Really? This interests me. Naltrexone has significant side effects in some people. Since naltrexone is an opioid blocker, it probably blocks the opioids made by the human body, called endorphins. Yet only one patient dropped out due to side effects?
The authors said 39% of the Vivitrol group had adverse events related to the drug, and listed injection site reaction as most common, occurring in nearly a third; next most common were headache, and gastrointestinal upset. Is it possible some subjects in the Vivitrol group dropped out due to side effects but didn’t tell the researchers? I don’t know.
- Compliance was much better in this study of extended-release injection than with daily oral medication. That makes sense. With oral naltrexone, the person with opioid addiction has to decide to take medication every day, as opposed to once a month with Vivitrol.
- None of the naltrexone patients died, either during treatment or after. This is important, since after a period of abstinence from opioids, overdose risk is thought to be increased. But we didn’t see that effect after the medication was stopped. None of the patients died in an attempt to “override” the blockade of Vivitrol either.
Two subjects in the treatment as usual group died. I don’t think those numbers are nearly large enough to draw statistical conclusions, though.
- The authors acknowledge the lack of blinding – with a medication like depot naltrexone, it would be hard to give a sham injection to control subjects. This medication is thick and not an easy shot to give. It would feel much different than a placebo shot of sterile saline, for example.
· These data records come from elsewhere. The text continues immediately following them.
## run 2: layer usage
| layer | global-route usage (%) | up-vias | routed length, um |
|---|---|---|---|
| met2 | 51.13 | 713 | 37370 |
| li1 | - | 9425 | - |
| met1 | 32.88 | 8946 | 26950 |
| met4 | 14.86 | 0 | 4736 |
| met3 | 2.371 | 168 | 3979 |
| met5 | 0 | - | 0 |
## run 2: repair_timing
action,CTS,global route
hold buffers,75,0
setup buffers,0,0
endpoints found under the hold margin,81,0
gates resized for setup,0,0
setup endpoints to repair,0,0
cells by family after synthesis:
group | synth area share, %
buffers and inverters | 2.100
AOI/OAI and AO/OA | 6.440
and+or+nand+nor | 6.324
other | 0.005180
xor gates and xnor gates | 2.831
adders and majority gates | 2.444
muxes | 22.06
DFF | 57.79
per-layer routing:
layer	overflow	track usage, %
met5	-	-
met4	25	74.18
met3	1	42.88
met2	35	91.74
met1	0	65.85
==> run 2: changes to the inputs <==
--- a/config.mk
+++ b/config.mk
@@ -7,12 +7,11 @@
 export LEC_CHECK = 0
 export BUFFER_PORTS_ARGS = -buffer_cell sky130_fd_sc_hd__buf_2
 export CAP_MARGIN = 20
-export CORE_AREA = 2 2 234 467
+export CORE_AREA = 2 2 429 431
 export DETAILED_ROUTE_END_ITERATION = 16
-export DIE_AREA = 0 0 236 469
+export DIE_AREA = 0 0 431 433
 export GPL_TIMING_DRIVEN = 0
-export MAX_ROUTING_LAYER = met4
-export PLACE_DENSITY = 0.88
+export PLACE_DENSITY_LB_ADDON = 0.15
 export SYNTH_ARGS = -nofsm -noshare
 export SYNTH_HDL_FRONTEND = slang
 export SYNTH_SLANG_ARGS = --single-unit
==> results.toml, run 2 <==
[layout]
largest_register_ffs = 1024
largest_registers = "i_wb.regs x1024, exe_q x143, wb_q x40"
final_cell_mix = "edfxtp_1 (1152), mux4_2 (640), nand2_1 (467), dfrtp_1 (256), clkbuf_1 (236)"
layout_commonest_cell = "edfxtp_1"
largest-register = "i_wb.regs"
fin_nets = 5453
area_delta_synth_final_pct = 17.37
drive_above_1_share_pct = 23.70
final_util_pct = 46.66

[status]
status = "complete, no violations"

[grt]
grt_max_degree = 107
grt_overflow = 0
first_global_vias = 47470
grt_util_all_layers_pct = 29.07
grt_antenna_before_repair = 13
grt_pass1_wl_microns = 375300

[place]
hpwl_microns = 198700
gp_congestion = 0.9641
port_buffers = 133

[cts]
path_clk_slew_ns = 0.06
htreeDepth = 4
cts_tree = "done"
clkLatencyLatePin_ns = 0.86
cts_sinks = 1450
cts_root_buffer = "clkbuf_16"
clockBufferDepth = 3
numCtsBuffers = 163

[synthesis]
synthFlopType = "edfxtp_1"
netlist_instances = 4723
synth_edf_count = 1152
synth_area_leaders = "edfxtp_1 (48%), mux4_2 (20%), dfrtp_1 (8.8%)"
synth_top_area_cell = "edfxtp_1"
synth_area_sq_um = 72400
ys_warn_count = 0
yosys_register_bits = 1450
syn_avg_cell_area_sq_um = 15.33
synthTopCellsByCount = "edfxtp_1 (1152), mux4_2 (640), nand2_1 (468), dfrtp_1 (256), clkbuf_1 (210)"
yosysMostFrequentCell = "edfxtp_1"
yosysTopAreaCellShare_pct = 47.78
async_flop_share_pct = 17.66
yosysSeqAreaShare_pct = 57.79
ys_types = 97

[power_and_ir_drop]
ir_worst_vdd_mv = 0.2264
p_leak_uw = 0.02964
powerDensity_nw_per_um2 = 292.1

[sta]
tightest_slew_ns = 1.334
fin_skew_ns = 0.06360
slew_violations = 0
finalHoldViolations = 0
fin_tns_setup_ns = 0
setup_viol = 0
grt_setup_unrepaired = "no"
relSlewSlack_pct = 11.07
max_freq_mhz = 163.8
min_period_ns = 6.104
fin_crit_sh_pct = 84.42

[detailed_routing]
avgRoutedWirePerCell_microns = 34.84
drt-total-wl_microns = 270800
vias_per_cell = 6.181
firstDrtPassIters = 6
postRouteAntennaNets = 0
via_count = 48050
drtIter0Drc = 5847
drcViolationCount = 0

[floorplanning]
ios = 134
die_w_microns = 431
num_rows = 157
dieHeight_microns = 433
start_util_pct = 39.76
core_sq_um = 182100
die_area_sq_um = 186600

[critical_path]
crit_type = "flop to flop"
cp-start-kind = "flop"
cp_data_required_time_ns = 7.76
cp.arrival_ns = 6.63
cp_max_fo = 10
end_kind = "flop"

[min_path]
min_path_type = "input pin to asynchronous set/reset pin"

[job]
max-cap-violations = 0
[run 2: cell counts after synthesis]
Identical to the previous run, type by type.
## config.mk

```make
export PLATFORM = sky130hd
export DESIGN_NAME = mandel_core
export DESIGN_NICKNAME = d
export VERILOG_FILES = /design/src/design/mandel_fix_pkg.sv /design/src/design/mandel_frame_pkg.sv /design/src/design/mandel_core.sv /design/src/design/mandel_cal_cluster.sv /design/src/design/mandel_iter_unit.sv /design/src/design/mandel_pixel_scan.sv
export SDC_FILE = /design/constraint.sdc
export NUM_CORES = 2
export LEC_CHECK = 0
export BUFFER_PORTS_ARGS = -buffer_cell sky130_fd_sc_hd__buf_4
export CAP_MARGIN = 25
export CORE_MARGIN = 4
export CORE_UTILIZATION = 35
export DETAILED_ROUTE_END_ITERATION = 7
export HOLD_SLACK_MARGIN = 0.02
export SYNTH_ARGS = -nofsm -noshare
export SYNTH_HDL_FRONTEND = slang
export SYNTH_HIERARCHICAL = 1
export SYNTH_SLANG_ARGS = --single-unit
```

## constraint.sdc

```tcl
create_clock -name clk -period 11.8 [get_ports clk]
set_clock_uncertainty 0.1 [all_clocks]
set_input_delay 2.36 -clock clk [delete_from_list [all_inputs] [get_ports clk]]
set_output_delay 2.36 -clock clk [all_outputs]
set_load 0.05 [all_outputs]
```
Perhaps the idea of getting an active medication helped subjects in that group believe it was helping, giving better results not due to the actual medication. That’s the problem with no placebo control – there’s no way to know.
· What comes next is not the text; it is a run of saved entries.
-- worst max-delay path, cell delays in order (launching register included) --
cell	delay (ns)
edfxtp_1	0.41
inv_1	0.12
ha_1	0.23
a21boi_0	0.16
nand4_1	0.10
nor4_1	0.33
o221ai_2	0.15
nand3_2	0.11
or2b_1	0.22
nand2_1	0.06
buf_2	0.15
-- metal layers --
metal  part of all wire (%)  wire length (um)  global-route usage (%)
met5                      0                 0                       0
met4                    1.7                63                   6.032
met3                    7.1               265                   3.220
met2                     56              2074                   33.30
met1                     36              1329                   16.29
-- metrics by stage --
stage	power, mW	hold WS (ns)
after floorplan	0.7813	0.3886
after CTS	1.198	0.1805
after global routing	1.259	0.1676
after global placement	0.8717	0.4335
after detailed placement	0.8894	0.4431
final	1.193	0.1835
===== config.mk =====
export PLATFORM = sky130hd
export DESIGN_NAME = spm_config_seq
export DESIGN_NICKNAME = d
export VERILOG_FILES = /design/src/spm_pkg.sv /design/src/spm_config_seq.sv
export SDC_FILE = /design/constraint.sdc
export NUM_CORES = 1
export LEC_CHECK = 0
export ABC_AREA = 1
export BUFFER_PORTS_ARGS = -buffer_cell sky130_fd_sc_hd__buf_2
export CAP_MARGIN = 15
export CORE_MARGIN = 3
export CORE_UTILIZATION = 53
export CTS_CLUSTER_DIAMETER = 30
export DETAILED_ROUTE_END_ITERATION = 10
export GPL_TIMING_DRIVEN = 0
export PLACE_DENSITY = 0.8
export SKIP_LAST_GASP = 1
export SLEW_MARGIN = 15
export SYNTH_ARGS = -nofsm -noshare
export SYNTH_HDL_FRONTEND = slang
export SYNTH_SLANG_ARGS = --single-unit

===== constraint.sdc =====
create_clock -name clk -period 3 [get_ports clk]
set_input_delay 0.6 -clock clk [delete_from_list [all_inputs] [get_ports clk]]
set_output_delay 0.6 -clock clk [all_outputs]
set_load 0.005 [all_outputs]

===== src/spm_pkg.sv =====
package spm_pkg;

	// group address, data and lane widths
	localparam int unsigned SPM_A_W = 10;
	localparam int unsigned SPM_D_W = 32;
	localparam int unsigned SPM_LANE_W = 2;

	localparam int unsigned SPM_NUM_BG = 4;
	localparam int unsigned SPM_NUM_BANKS = 4;
	localparam int unsigned SPM_BANK_DEPTH = 256;
	localparam int unsigned SPM_BANK_IDX_W = $clog2(SPM_NUM_BANKS);
	localparam int unsigned SPM_ROW_W = $clog2(SPM_BANK_DEPTH);

	// config buffer, the count needs one bit more than the pointer
	localparam int unsigned SPM_CFG_DEPTH = 8;
	localparam int unsigned SPM_CFG_PTR_W = $clog2(SPM_CFG_DEPTH);
	localparam int unsigned SPM_CFG_CNT_W = SPM_CFG_PTR_W + 1;

	typedef enum logic {
		PAT_INTERLEAVE = 1'b0,
		PAT_BLOCKED    = 1'b1
	} spm_pattern_e;

	// same layout on the external bus and on each switch input
	typedef struct packed {
		logic               wen;
		logic               ren;
		logic [SPM_A_W-1:0] addr;
		logic [SPM_D_W-1:0] data;
	} spm_req_t;

	typedef struct packed {
		logic                  en;
		logic                  sel;
		spm_pattern_e          pattern;
		logic [SPM_LANE_W-1:0] lane;
	} spm_bg_cfg_t;

	// group 0 sits in the lowest element
	typedef spm_bg_cfg_t [SPM_NUM_BG-1:0] spm_cfg_word_t;

	typedef struct packed {
		logic                  valid;
		logic [SPM_LANE_W-1:0] lane;
		logic [SPM_D_W-1:0]    data;
	} spm_rsp_t;

	// bank index of a group address
	function automatic logic [SPM_BANK_IDX_W-1:0] spm_bank_of(
		input logic [SPM_A_W-1:0] addr,
		input spm_pattern_e       pattern
	);
		logic [SPM_BANK_IDX_W-1:0] idx;
		if (pattern == PAT_BLOCKED) begin
			idx = addr[SPM_A_W-1 -: SPM_BANK_IDX_W];
		end else begin
			idx = addr[SPM_BANK_IDX_W-1:0];
		end
		return idx;
	endfunction

	// row inside the bank, the bits left over after the bank index
	function automatic logic [SPM_ROW_W-1:0] spm_row_of(
		input logic [SPM_A_W-1:0] addr,
		input spm_pattern_e       pattern
	);
		logic [SPM_ROW_W-1:0] row;
		if (pattern == PAT_BLOCKED) begin
			row = addr[SPM_ROW_W-1:0];
		end else begin
			row = addr[SPM_A_W-1 -: SPM_ROW_W];
		end
		return row;
	endfunction

endpackage

===== src/spm_config_seq.sv =====
`timescale 1ns/1ps

module spm_config_seq (
	input  logic                   clk,
	input  logic                   rst,
	input  logic                   init_i,
	input  logic                   run_i,
	input  spm_pkg::spm_cfg_word_t cfg_word_i,
	output spm_pkg::spm_cfg_word_t cfg_o
);
	import spm_pkg::*;

	spm_cfg_word_t            cfg_buf [SPM_CFG_DEPTH];
	logic [SPM_CFG_CNT_W-1:0] init_cnt;
	logic [SPM_CFG_PTR_W-1:0] run_ptr;
	logic [SPM_CFG_CNT_W-1:0] run_inc;
	logic                     buf_full;
	logic                     do_init;
	logic                     do_run;

	// init_cnt doubles as the init pointer and the number of loaded words
	assign buf_full = (init_cnt == SPM_CFG_CNT_W'(SPM_CFG_DEPTH));
	assign do_init = init_i & ~buf_full;
	assign do_run = run_i & ~init_i & (init_cnt != '0);
	assign run_inc = SPM_CFG_CNT_W'(run_ptr) + 1'b1;

	always_ff @(posedge clk) begin
		if (do_init) begin
			cfg_buf[init_cnt[SPM_CFG_PTR_W-1:0]] <= cfg_word_i;
		end
	end

	always_ff @(posedge clk) begin
		if (rst) begin
			init_cnt <= '0;
			run_ptr <= '0;
			cfg_o <= '0;
		end else if (do_init) begin
			init_cnt <= init_cnt + 1'b1;
		end else if (do_run) begin
			cfg_o <= cfg_buf[run_ptr];
			// wrap after the last loaded word
			if (run_inc == init_cnt) begin
				run_ptr <= '0;
			end else begin
				run_ptr <= run_inc[SPM_CFG_PTR_W-1:0];
			end
		end
	end

	a_run_ptr_in_range : assert property (
		@(posedge clk) disable iff (rst)
		(init_cnt != '0) |-> (SPM_CFG_CNT_W'(run_ptr) < init_cnt)
	);

endmodule


Word-level counts from Yosys, hierarchy flattened
Memory sizes are Yosys's and may differ from the RTL's. A register that Yosys moved wholly into a read port is not among the register bits.
Index checks and enable logic that the tools add are counted.
{"block": "totals", "reg_bits": 7, "mem_bits_rw": 160, "output_inout_bits": 20, "n_memories": 1}
{"name": "cfg_buf", "depth": 8, "word_bits": 20, "rd": 1, "rd_ports_with_merged_regs": 1, "wr": 1, "line_no": "spm_config_seq.sv:13", "source": "spm_cfg_word_t cfg_buf [SPM_CFG_DEPTH];"}
{"block": "classes", "n_eq_ne": 2, "bitwise": 6, "reduce_logical": 2, "muxes": 3, "addsub": 2}
{"op": "3-bit by 1-bit adder with 4-bit output, second input constant", "count": 1}
{"op": "4-bit by 1-bit adder with 4-bit output, second input constant", "count": 1}
{"op": "4-bit equality test", "count": 1}
{"op": "4-bit equality test, second input constant", "count": 1}
{"op": "4-bit nonzero test", "count": 1}
{"op": "1-bit AND", "count": 3}
{"op": "3-bit two-way mux", "count": 1}
{"op": "1-bit inverter", "count": 3}
{"op": "1-bit two-way mux", "count": 2}
{"op": "2-bit AND reduction", "count": 1}

Longest topological paths before layout
{"block": "depth", "ltp_word": 5, "mapped_depth": 10, "mapped_depth_nobuf": 10}

Least setup slack after synthesis
No wires, ideal clock.
{"block": "synth_path", "kind": "register -> register", "start": "register init_cnt[0]", "end": "memory cfg_buf[0][0] (netlist bit), enable pin", "arrival_time_ns": 1.879, "slack_ns": 0.725, "n_path_buf": 0, "setup_time_ns": 0.397, "required_time_ns": 2.603, "path_stages_with_launch": 8, "path_cell_list": "dfxtp_1 inv_1 ha_1 nand3_1 nand2_2 inv_2 nand2_1 nor2_1"}
{"block": "synth_via", "elab_chain_cells": 5}
{"item": "from (decl)", "line_no": "spm_config_seq.sv:14", "source": "logic [SPM_CFG_CNT_W-1:0] init_cnt;"}
{"item": "from (signal assigned)", "line_no": "spm_config_seq.sv:39", "source": "init_cnt <= init_cnt + 1'b1;"}
{"item": "4-bit equality test", "line_no": "spm_config_seq.sv:22", "source": "assign buf_full = (init_cnt == SPM_CFG_CNT_W'(SPM_CFG_DEPTH));"}
{"item": "1-bit inverter", "line_no": "spm_config_seq.sv:23", "source": "assign do_init = init_i & ~buf_full;"}
{"item": "1-bit AND", "line_no": "spm_config_seq.sv:23"}
{"item": "1-bit two-way mux", "line_no": "spm_config_seq.sv:28", "source": "if (do_init) begin"}
{"item": "1-bit two-way mux (implied by the code)", "line_no": "spm_config_seq.sv:29", "source": "cfg_buf[init_cnt[SPM_CFG_PTR_W-1:0]] <= cfg_word_i;"}
{"item": "to (decl)", "line_no": "spm_config_seq.sv:13"}
Parallel ways exist; a longest one is shown, timed or not.

Worst setup path in the final report
{"block": "layout_path", "start": "register init_cnt[1]", "end": "memory cfg_buf[6][14] (netlist bit), enable pin"}
The elaborated chain is that of the path after synthesis.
- More study subjects in the treatment-as-usual group sought help from opioid-agonist treatments with buprenorphine and methadone than did the naltrexone group, at 37% versus 11%.
Thirty-sever percent?? That’s over a third. That tidbit is thrown in with little explanation, other than they subjects went to MAT “primarily after resumed illicit opioid use and relapse.”
From the article, I can’t tell if these subjects were counted as having relapsed or not. The number of subjects was likely too small to do any meaningful analysis, but I am very curious about their outcome.
- I find the high rate of opioid-negative drug screens in both groups to be surprising. Each had about half the subjects test negative for opioids at one year after treatment and a year and a half after treatment. That’s good…but just a little too good, perhaps.
So, in this study of opioid-addicted people involved with the criminal justice system, extended-release injected naltrexone prolonged the time to first opioid use compared with treatment as usual. Vivitrol also increased the rate of opioid-free days.
Of course, the big question isn’t IF naltrexone works…the question is how well it works, compared with methadone and buprenorphine?
Ongoing studies will hopefully give us that information soon.